[Stored data]
┏━━

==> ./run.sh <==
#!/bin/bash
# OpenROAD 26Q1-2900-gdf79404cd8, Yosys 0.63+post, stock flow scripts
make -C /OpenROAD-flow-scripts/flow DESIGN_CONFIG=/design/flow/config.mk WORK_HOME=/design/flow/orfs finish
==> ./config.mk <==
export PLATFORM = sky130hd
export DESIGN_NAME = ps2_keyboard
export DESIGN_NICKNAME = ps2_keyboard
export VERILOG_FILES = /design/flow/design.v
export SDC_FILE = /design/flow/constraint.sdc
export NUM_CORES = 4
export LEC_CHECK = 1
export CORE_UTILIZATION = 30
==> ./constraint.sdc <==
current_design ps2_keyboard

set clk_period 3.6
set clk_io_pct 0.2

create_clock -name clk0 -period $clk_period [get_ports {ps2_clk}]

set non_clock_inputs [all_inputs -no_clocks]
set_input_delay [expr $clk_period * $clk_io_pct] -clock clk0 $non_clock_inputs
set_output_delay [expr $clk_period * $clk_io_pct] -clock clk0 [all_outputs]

┗━━
┏━━

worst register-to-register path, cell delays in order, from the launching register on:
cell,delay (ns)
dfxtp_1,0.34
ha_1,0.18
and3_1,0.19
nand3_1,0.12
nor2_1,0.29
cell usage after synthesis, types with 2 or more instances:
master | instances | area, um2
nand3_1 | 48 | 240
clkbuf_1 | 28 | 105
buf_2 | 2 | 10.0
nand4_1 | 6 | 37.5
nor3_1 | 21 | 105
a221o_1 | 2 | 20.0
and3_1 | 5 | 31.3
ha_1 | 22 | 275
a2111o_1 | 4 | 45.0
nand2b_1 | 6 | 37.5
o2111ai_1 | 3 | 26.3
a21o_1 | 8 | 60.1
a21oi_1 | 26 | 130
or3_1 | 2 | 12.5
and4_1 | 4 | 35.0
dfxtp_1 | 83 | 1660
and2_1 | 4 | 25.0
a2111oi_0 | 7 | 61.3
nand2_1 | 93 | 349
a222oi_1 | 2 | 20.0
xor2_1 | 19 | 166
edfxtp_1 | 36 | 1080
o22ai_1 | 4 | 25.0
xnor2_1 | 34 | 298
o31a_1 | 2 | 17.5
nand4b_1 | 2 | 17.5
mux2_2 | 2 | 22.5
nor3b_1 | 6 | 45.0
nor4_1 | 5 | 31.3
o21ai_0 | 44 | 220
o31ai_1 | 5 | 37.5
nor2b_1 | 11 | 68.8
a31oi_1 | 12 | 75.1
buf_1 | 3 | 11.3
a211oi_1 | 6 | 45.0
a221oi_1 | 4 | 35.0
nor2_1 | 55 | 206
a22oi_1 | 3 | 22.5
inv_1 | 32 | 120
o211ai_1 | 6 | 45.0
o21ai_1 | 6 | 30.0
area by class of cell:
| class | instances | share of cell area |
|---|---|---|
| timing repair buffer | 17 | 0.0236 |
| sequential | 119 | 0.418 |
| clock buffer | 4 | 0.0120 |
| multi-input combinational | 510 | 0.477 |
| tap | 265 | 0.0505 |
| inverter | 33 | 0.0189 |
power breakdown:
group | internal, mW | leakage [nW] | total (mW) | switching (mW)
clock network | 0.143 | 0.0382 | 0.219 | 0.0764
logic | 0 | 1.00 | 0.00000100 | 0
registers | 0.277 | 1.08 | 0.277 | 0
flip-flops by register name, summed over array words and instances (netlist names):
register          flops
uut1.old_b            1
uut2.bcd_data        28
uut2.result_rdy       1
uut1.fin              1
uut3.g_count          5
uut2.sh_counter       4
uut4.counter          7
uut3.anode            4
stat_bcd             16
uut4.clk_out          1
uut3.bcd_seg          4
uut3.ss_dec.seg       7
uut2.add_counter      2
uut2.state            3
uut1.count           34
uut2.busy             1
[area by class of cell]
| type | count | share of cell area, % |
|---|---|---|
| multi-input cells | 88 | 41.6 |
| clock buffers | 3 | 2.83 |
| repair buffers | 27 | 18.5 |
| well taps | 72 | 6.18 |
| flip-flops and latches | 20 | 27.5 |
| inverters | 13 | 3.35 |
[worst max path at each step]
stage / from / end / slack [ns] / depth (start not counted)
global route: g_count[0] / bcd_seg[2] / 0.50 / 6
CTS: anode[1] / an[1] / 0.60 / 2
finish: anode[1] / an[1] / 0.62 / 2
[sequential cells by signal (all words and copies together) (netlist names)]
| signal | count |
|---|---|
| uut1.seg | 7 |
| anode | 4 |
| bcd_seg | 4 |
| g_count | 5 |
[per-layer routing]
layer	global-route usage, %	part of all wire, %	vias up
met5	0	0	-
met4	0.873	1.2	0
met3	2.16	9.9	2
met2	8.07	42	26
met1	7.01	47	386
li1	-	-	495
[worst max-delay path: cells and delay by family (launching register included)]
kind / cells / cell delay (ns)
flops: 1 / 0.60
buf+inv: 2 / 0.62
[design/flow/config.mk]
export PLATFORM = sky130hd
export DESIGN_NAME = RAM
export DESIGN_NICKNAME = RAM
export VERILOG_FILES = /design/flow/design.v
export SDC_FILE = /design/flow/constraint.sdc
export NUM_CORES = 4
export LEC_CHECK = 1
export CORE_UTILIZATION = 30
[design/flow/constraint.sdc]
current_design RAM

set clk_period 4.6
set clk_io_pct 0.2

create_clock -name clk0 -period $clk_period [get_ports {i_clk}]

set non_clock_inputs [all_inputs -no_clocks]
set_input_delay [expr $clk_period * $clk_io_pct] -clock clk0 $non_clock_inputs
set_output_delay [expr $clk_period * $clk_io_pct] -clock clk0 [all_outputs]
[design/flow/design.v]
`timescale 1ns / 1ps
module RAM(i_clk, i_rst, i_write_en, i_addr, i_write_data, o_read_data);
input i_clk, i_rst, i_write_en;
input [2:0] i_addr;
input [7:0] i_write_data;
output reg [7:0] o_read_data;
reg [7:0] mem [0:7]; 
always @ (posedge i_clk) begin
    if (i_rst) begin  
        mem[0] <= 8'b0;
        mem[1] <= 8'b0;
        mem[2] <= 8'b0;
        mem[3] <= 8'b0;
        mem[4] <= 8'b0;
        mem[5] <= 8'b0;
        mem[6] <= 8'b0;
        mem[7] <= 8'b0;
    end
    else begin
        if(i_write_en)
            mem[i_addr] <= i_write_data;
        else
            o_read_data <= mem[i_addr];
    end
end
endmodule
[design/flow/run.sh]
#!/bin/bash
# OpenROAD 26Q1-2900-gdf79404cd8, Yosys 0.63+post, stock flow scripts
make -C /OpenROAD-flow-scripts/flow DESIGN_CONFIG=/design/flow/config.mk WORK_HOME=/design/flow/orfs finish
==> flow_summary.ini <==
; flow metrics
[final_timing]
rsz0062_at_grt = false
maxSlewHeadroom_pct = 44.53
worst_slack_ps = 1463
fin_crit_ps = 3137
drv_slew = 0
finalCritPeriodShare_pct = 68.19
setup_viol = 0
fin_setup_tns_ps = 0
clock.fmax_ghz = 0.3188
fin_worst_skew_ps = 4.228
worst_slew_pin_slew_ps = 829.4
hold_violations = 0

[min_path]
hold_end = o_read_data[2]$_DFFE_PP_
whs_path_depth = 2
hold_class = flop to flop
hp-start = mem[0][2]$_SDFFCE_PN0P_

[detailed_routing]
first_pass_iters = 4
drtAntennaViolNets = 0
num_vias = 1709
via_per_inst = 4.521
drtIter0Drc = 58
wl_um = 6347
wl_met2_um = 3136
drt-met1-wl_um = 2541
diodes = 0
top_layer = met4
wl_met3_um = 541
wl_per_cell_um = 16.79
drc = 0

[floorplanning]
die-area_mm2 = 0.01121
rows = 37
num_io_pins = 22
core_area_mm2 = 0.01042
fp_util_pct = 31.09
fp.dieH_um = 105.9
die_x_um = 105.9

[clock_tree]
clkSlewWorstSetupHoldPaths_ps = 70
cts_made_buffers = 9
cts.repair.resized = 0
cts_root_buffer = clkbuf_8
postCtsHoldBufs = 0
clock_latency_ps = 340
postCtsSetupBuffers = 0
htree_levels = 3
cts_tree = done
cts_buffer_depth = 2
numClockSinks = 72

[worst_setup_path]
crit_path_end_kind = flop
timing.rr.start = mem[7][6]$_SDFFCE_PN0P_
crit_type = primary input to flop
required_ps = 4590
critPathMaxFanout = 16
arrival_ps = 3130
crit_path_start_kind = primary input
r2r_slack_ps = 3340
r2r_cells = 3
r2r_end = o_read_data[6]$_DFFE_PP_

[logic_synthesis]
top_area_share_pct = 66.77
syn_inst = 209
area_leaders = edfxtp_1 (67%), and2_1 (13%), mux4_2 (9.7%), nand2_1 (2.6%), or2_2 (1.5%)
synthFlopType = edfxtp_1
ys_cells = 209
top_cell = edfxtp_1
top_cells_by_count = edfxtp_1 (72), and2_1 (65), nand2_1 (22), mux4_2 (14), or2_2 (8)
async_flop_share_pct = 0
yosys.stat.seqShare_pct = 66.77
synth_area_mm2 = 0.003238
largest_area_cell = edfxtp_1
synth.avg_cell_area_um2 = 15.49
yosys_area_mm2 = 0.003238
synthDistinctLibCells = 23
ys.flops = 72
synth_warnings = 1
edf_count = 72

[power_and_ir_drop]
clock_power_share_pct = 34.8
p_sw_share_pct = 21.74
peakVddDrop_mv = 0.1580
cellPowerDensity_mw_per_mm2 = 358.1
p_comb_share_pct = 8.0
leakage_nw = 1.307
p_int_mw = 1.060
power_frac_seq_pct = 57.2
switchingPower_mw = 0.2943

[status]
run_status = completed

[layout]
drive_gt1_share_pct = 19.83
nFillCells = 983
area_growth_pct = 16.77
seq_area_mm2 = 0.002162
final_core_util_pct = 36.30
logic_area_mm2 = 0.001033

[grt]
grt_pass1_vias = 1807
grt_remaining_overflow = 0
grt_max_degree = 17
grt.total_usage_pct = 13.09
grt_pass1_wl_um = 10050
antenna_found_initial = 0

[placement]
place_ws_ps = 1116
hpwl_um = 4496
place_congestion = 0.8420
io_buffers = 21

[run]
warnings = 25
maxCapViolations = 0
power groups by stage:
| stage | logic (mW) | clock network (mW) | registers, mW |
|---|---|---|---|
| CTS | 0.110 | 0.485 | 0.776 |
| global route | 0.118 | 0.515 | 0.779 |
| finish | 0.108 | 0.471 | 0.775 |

┗━━

*To do:* Please say how many lines in the records above contain the word "names", giving the number alone.

*Reply:* 2